**What the task requires:**
Every line from the top of the material through the line holding "the instruction by" should be copied exactly, and only those lines.

-- Source data follows --

File: src/rtl/fetch_pkg.sv
// ----------------------------------------------------------------------------
// fetch_pkg
//   Shared definitions for the fetch/decode front end:
//     - opclass_t     : decoded instruction class carried to dispatch
//     - OPC_*         : RV32I major opcode values (inst[6:0])
//     - dec_fields_t  : decoded-instruction bundle (class, registers, immediate)
//     - sext12        : sign-extends a 12-bit immediate to 32 bits
//   No ports; imported by rv32_decoder and dispatch_decode.
// ----------------------------------------------------------------------------
package fetch_pkg;

    typedef enum logic [3:0] {
        OC_ALU     = 4'd0,
        OC_ALUI    = 4'd1,
        OC_LOAD    = 4'd2,
        OC_STORE   = 4'd3,
        OC_BRANCH  = 4'd4,
        OC_JAL     = 4'd5,
        OC_JALR    = 4'd6,
        OC_LUI     = 4'd7,
        OC_AUIPC   = 4'd8,
        OC_ILLEGAL = 4'd15
    } opclass_t;

    localparam logic [6:0] OPC_OP     = 7'b0110011;
    localparam logic [6:0] OPC_OP_IMM = 7'b0010011;
    localparam logic [6:0] OPC_LOAD   = 7'b0000011;
    localparam logic [6:0] OPC_STORE  = 7'b0100011;
    localparam logic [6:0] OPC_BRANCH = 7'b1100011;
    localparam logic [6:0] OPC_JAL    = 7'b1101111;
    localparam logic [6:0] OPC_JALR   = 7'b1100111;
    localparam logic [6:0] OPC_LUI    = 7'b0110111;
    localparam logic [6:0] OPC_AUIPC  = 7'b0010111;

    typedef struct packed {
        opclass_t    opclass;
        logic [4:0]  rd;
        logic [4:0]  rs1;
        logic [4:0]  rs2;
        logic [31:0] imm;
    } dec_fields_t;

    function automatic logic [31:0] sext12(input logic [11:0] v);
        return {{20{v[11]}}, v};
    endfunction

endpackage

File: src/rtl/rv32_decoder.sv
// ----------------------------------------------------------------------------
// rv32_decoder
//   Purely combinational RV32I field decoder. Classifies the instruction by
//   its major opcode and extracts the register fields and the sign-extended
//   immediate of the matching format. Register fields not used by the format
//   are forced to 0; R-type has imm 0. Unknown opcodes decode as OC_ILLEGAL
//   with every field 0.
//
//   Ports:
//     inst     in   32  instruction word
//     opclass  out  4   opclass_t value
//     rd       out  5   destination register (0 if unused)
//     rs1      out  5   source register 1 (0 if unused)
//     rs2      out  5   source register 2 (0 if unused)
//     imm      out  32  sign-extended immediate (0 if none)
// ----------------------------------------------------------------------------
module rv32_decoder
    import fetch_pkg::*;
(
    input  logic [31:0] inst,
    output logic [3:0]  opclass,
    output logic [4:0]  rd,
    output logic [4:0]  rs1,
    output logic [4:0]  rs2,
    output logic [31:0] imm
);

    logic [6:0]  opcode;
    logic [31:0] imm_i;
    logic [31:0] imm_s;
    logic [31:0] imm_b;
    logic [31:0] imm_u;
    logic [31:0] imm_j;
    opclass_t    oc;

    assign opcode = inst[6:0];

    assign imm_i = sext12(inst[31:20]);
    assign imm_s = sext12({inst[31:25], inst[11:7]});
    assign imm_b = {{19{inst[31]}}, inst[31], inst[7], inst[30:25], inst[11:8], 1'b0};
    assign imm_u = {inst[31:12], 12'h000};
    assign imm_j = {{11{inst[31]}}, inst[31], inst[19:12], inst[20], inst[30:21], 1'b0};

    always_comb begin
        oc  = OC_ILLEGAL;
        rd  = 5'd0;
        rs1 = 5'd0;
        rs2 = 5'd0;
        imm = 32'd0;
        case (opcode)
            OPC_OP: begin
                oc  = OC_ALU;
                rd  = inst[11:7];
                rs1 = inst[19:15];
                rs2 = inst[24:20];
            end
            OPC_OP_IMM: begin
                oc  = OC_ALUI;
                rd  = inst[11:7];
                rs1 = inst[19:15];
                imm = imm_i;
            end
            OPC_LOAD: begin
                oc  = OC_LOAD;
                rd  = inst[11:7];
                rs1 = inst[19:15];
                imm = imm_i;
            end
            OPC_JALR: begin
                oc  = OC_JALR;
                rd  = inst[11:7];
                rs1 = inst[19:15];
                imm = imm_i;
            end
            OPC_STORE: begin
                oc  = OC_STORE;
                rs1 = inst[19:15];
                rs2 = inst[24:20];
                imm = imm_s;
            end
            OPC_BRANCH: begin
                oc  = OC_BRANCH;
                rs1 = inst[19:15];
                rs2 = inst[24:20];
                imm = imm_b;
            end
            OPC_LUI: begin
                oc  = OC_LUI;
                rd  = inst[11:7];
                imm = imm_u;
            end
            OPC_AUIPC: begin
                oc  = OC_AUIPC;
                rd  = inst[11:7];
                imm = imm_u;
            end
            OPC_JAL: begin
                oc  = OC_JAL;
                rd  = inst[11:7];
                imm = imm_j;
            end
            default: begin
                oc = OC_ILLEGAL;
            end
        endcase
    end

    assign opclass = oc;

endmodule

File: src/rtl/dispatch_decode.sv
// ----------------------------------------------------------------------------
// dispatch_decode
//   Decode stage between the instruction fetch queue (IFQ) and dispatch.
//   Pops one instruction per cycle from the first-word-fall-through IFQ head,
//   decodes it into a registered output slot, resolves JAL targets locally and
//   redirects the IFQ. Execute-stage redirects are forwarded to the IFQ and
//   squash the slot. After any redirect, popping is suppressed for FLUSH_CYC
//   cycles so wrong-path entries still at the IFQ head are not consumed.
//
//   Optional build macro: DISPATCH_DECODE_STATS_EN adds wrapping statistic
//   counters as extra output ports (stat_*). Without it those ports do not
//   exist and the functional behaviour is unchanged.
//
//   Parameters:
//     PC_W       PC / redirect address width
//     INST_W     instruction width (RV32I, 32)
//     FLUSH_CYC  cycles ifq_rd_en is held low after a redirect (1..7)
//
//   Ports:
//     clk, rst                  clock, synchronous active-high reset
//     ifq_empty/pc/inst   in    IFQ head (valid when !ifq_empty)
//     ifq_rd_en           out   pops the IFQ head at this edge (combinational)
//     jmp_branch_address  out   redirect target to the IFQ
//     jmp_branch_valid    out   one-cycle redirect pulse to the IFQ
//     ex_redirect_valid   in    execute-stage redirect request
//     ex_redirect_addr    in    execute-stage redirect target
//     dec_valid/ready           output slot handshake
//     dec_pc, dec_inst    out   pass-through of the popped entry
//     dec_opclass         out   decoded class (opclass_t)
//     dec_rd/rs1/rs2      out   register fields (0 when unused)
//     dec_imm             out   sign-extended immediate
//     fsm_state           out   RUN(0)/FLUSH(1) state, for observation
//     stat_issued         out   handshakes            (stats build only)
//     stat_jal_redirects  out   JAL redirects         (stats build only)
//     stat_ex_redirects   out   execute redirects     (stats build only)
//     stat_stall_cycles   out   dec_valid && !ready   (stats build only)
// ----------------------------------------------------------------------------
module dispatch_decode
    import fetch_pkg::*;
#(
    parameter int PC_W      = 32,
    parameter int INST_W    = 32,
    parameter int FLUSH_CYC = 1
) (
    input  logic              clk,
    input  logic              rst,
    input  logic              ifq_empty,
    input  logic [PC_W-1:0]   ifq_pc,
    input  logic [INST_W-1:0] ifq_inst,
    output logic              ifq_rd_en,
    output logic [PC_W-1:0]   jmp_branch_address,
    output logic              jmp_branch_valid,
    input  logic              ex_redirect_valid,
    input  logic [PC_W-1:0]   ex_redirect_addr,
    output logic              dec_valid,
    input  logic              dec_ready,
    output logic [PC_W-1:0]   dec_pc,
    output logic [INST_W-1:0] dec_inst,
    output logic [3:0]        dec_opclass,
    output logic [4:0]        dec_rd,
    output logic [4:0]        dec_rs1,
    output logic [4:0]        dec_rs2,
    output logic [31:0]       dec_imm,
    output logic              fsm_state
`ifdef DISPATCH_DECODE_STATS_EN
    ,
    output logic [31:0]       stat_issued,
    output logic [15:0]       stat_jal_redirects,
    output logic [15:0]       stat_ex_redirects,
    output logic [31:0]       stat_stall_cycles
`endif
);

    localparam logic [0:0] ST_RUN   = 1'b0;
    localparam logic [0:0] ST_FLUSH = 1'b1;

    localparam logic [2:0] FLUSH_LOAD = 3'(FLUSH_CYC);

    logic [0:0]  state;
    logic [2:0]  flush_cnt;
    dec_fields_t fields;
    logic        jal_pop;
    logic        handshake;

    // Combinational decode of the IFQ head, so the slot can load the decoded
    // fields on the same edge that pops the entry.
    rv32_decoder u_decoder (
        .inst    (ifq_inst),
        .opclass (fields.opclass),
        .rd      (fields.rd),
        .rs1     (fields.rs1),
        .rs2     (fields.rs2),
        .imm     (fields.imm)
    );

    // Handshake: the slot transfers to dispatch on an edge where dec_valid and
    // dec_ready are both high. While dec_valid is high and dec_ready is low,
    // every dec_* output holds. A new entry may be popped on the same edge as
    // the outgoing handshake, giving one instruction per cycle.
    assign handshake = dec_valid && dec_ready;

    // An execute redirect blocks the pop so a JAL racing it is left in the IFQ.
    assign ifq_rd_en = !rst && (state == ST_RUN) && !ifq_empty &&
                       !ex_redirect_valid && (!dec_valid || dec_ready);

    assign jal_pop   = ifq_rd_en && (fields.opclass == OC_JAL);
    assign fsm_state = state;

    // Output slot. The squash from an execute redirect beats both the pop
    // (already blocked above) and the handshake clear.
    always_ff @(posedge clk) begin
        if (rst) begin
            dec_valid   <= 1'b0;
            dec_pc      <= '0;
            dec_inst    <= '0;
            dec_opclass <= OC_ILLEGAL;
            dec_rd      <= 5'd0;
            dec_rs1     <= 5'd0;
            dec_rs2     <= 5'd0;
            dec_imm     <= 32'd0;
        end else if (ex_redirect_valid) begin
            dec_valid <= 1'b0;
        end else if (ifq_rd_en) begin
            dec_valid   <= 1'b1;
            dec_pc      <= ifq_pc;
            dec_inst    <= ifq_inst;
            dec_opclass <= fields.opclass;
            dec_rd      <= fields.rd;
            dec_rs1     <= fields.rs1;
            dec_rs2     <= fields.rs2;
            dec_imm     <= fields.imm;
        end else if (handshake) begin
            dec_valid <= 1'b0;
        end
    end

    // Redirect port: registered address, single-cycle pulse the cycle after
    // the causing edge.
    always_ff @(posedge clk) begin
        if (rst) begin
            jmp_branch_valid   <= 1'b0;
            jmp_branch_address <= '0;
        end else begin
            jmp_branch_valid <= ex_redirect_valid || jal_pop;
            if (ex_redirect_valid) begin
                jmp_branch_address <= ex_redirect_addr;
            end else if (jal_pop) begin
                jmp_branch_address <= ifq_pc + PC_W'(fields.imm);
            end
        end
    end

    // RUN/FLUSH sequencing. Every redirect (re)loads the counter, so the pop
    // stays blocked for FLUSH_CYC cycles counted from the latest redirect.
    always_ff @(posedge clk) begin
        if (rst) begin
            state     <= ST_RUN;
            flush_cnt <= 3'd0;
        end else if (ex_redirect_valid || jal_pop) begin
            state     <= ST_FLUSH;
            flush_cnt <= FLUSH_LOAD;
        end else if (state == ST_FLUSH) begin
            if (flush_cnt <= 3'd1) begin
                state     <= ST_RUN;
                flush_cnt <= 3'd0;
            end else begin
                flush_cnt <= flush_cnt - 3'd1;
            end
        end
    end

`ifdef DISPATCH_DECODE_STATS_EN
    // Free-running wrapping counters.
    always_ff @(posedge clk) begin
        if (rst) begin
            stat_issued        <= 32'd0;
            stat_jal_redirects <= 16'd0;
            stat_ex_redirects  <= 16'd0;
            stat_stall_cycles  <= 32'd0;
        end else begin
            if (handshake) begin
                stat_issued <= stat_issued + 32'd1;
            end
            if (jal_pop) begin
                stat_jal_redirects <= stat_jal_redirects + 16'd1;
            end
            if (ex_redirect_valid) begin
                stat_ex_redirects <= stat_ex_redirects + 16'd1;
            end
            if (dec_valid && !dec_ready) begin
                stat_stall_cycles <= stat_stall_cycles + 32'd1;
            end
        end
    end
`endif

endmodule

-- Source data concluded --

**Answer box:**
File: src/rtl/fetch_pkg.sv
// ----------------------------------------------------------------------------
// fetch_pkg
//   Shared definitions for the fetch/decode front end:
//     - opclass_t     : decoded instruction class carried to dispatch
//     - OPC_*         : RV32I major opcode values (inst[6:0])
//     - dec_fields_t  : decoded-instruction bundle (class, registers, immediate)
//     - sext12        : sign-extends a 12-bit immediate to 32 bits
//   No ports; imported by rv32_decoder and dispatch_decode.
// ----------------------------------------------------------------------------
package fetch_pkg;

    typedef enum logic [3:0] {
        OC_ALU     = 4'd0,
        OC_ALUI    = 4'd1,
        OC_LOAD    = 4'd2,
        OC_STORE   = 4'd3,
        OC_BRANCH  = 4'd4,
        OC_JAL     = 4'd5,
        OC_JALR    = 4'd6,
        OC_LUI     = 4'd7,
        OC_AUIPC   = 4'd8,
        OC_ILLEGAL = 4'd15
    } opclass_t;

    localparam logic [6:0] OPC_OP     = 7'b0110011;
    localparam logic [6:0] OPC_OP_IMM = 7'b0010011;
    localparam logic [6:0] OPC_LOAD   = 7'b0000011;
    localparam logic [6:0] OPC_STORE  = 7'b0100011;
    localparam logic [6:0] OPC_BRANCH = 7'b1100011;
    localparam logic [6:0] OPC_JAL    = 7'b1101111;
    localparam logic [6:0] OPC_JALR   = 7'b1100111;
    localparam logic [6:0] OPC_LUI    = 7'b0110111;
    localparam logic [6:0] OPC_AUIPC  = 7'b0010111;

    typedef struct packed {
        opclass_t    opclass;
        logic [4:0]  rd;
        logic [4:0]  rs1;
        logic [4:0]  rs2;
        logic [31:0] imm;
    } dec_fields_t;

    function automatic logic [31:0] sext12(input logic [11:0] v);
        return {{20{v[11]}}, v};
    endfunction

endpackage

File: src/rtl/rv32_decoder.sv
// ----------------------------------------------------------------------------
// rv32_decoder
//   Purely combinational RV32I field decoder. Classifies the instruction by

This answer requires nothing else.